▶ [Exercise directions]: Wherever the word "assign" appears in a line of the records, copy that line.

(Collection entries)
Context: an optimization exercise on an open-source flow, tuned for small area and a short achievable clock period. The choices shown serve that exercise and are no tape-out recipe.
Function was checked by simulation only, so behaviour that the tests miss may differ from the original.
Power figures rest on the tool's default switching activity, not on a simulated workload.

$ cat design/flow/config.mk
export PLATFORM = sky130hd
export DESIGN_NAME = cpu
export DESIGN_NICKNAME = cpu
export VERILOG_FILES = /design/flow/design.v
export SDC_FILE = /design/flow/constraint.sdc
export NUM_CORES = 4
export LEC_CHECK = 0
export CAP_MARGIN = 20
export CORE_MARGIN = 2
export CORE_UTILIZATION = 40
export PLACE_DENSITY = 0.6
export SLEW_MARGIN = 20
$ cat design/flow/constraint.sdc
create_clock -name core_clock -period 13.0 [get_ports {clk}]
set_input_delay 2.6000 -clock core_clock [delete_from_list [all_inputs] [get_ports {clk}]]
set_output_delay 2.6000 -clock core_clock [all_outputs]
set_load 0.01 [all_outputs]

...

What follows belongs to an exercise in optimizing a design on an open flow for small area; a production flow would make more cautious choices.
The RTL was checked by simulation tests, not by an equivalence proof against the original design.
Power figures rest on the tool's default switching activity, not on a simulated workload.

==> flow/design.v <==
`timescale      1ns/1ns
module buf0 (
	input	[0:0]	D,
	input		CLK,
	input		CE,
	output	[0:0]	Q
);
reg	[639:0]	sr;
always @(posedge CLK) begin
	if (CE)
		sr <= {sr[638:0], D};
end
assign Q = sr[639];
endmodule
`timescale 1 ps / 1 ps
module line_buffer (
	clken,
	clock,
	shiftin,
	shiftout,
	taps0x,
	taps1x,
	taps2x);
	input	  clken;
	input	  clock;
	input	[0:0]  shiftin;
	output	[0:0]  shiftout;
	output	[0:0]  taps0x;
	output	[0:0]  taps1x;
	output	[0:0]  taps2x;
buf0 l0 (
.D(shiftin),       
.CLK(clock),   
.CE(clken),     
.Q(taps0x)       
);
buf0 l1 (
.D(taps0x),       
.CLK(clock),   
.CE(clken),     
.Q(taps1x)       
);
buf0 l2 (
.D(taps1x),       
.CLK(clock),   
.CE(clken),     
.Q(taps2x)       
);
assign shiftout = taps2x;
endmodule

▶ [Written answer]:
assign Q = sr[639];
assign shiftout = taps2x;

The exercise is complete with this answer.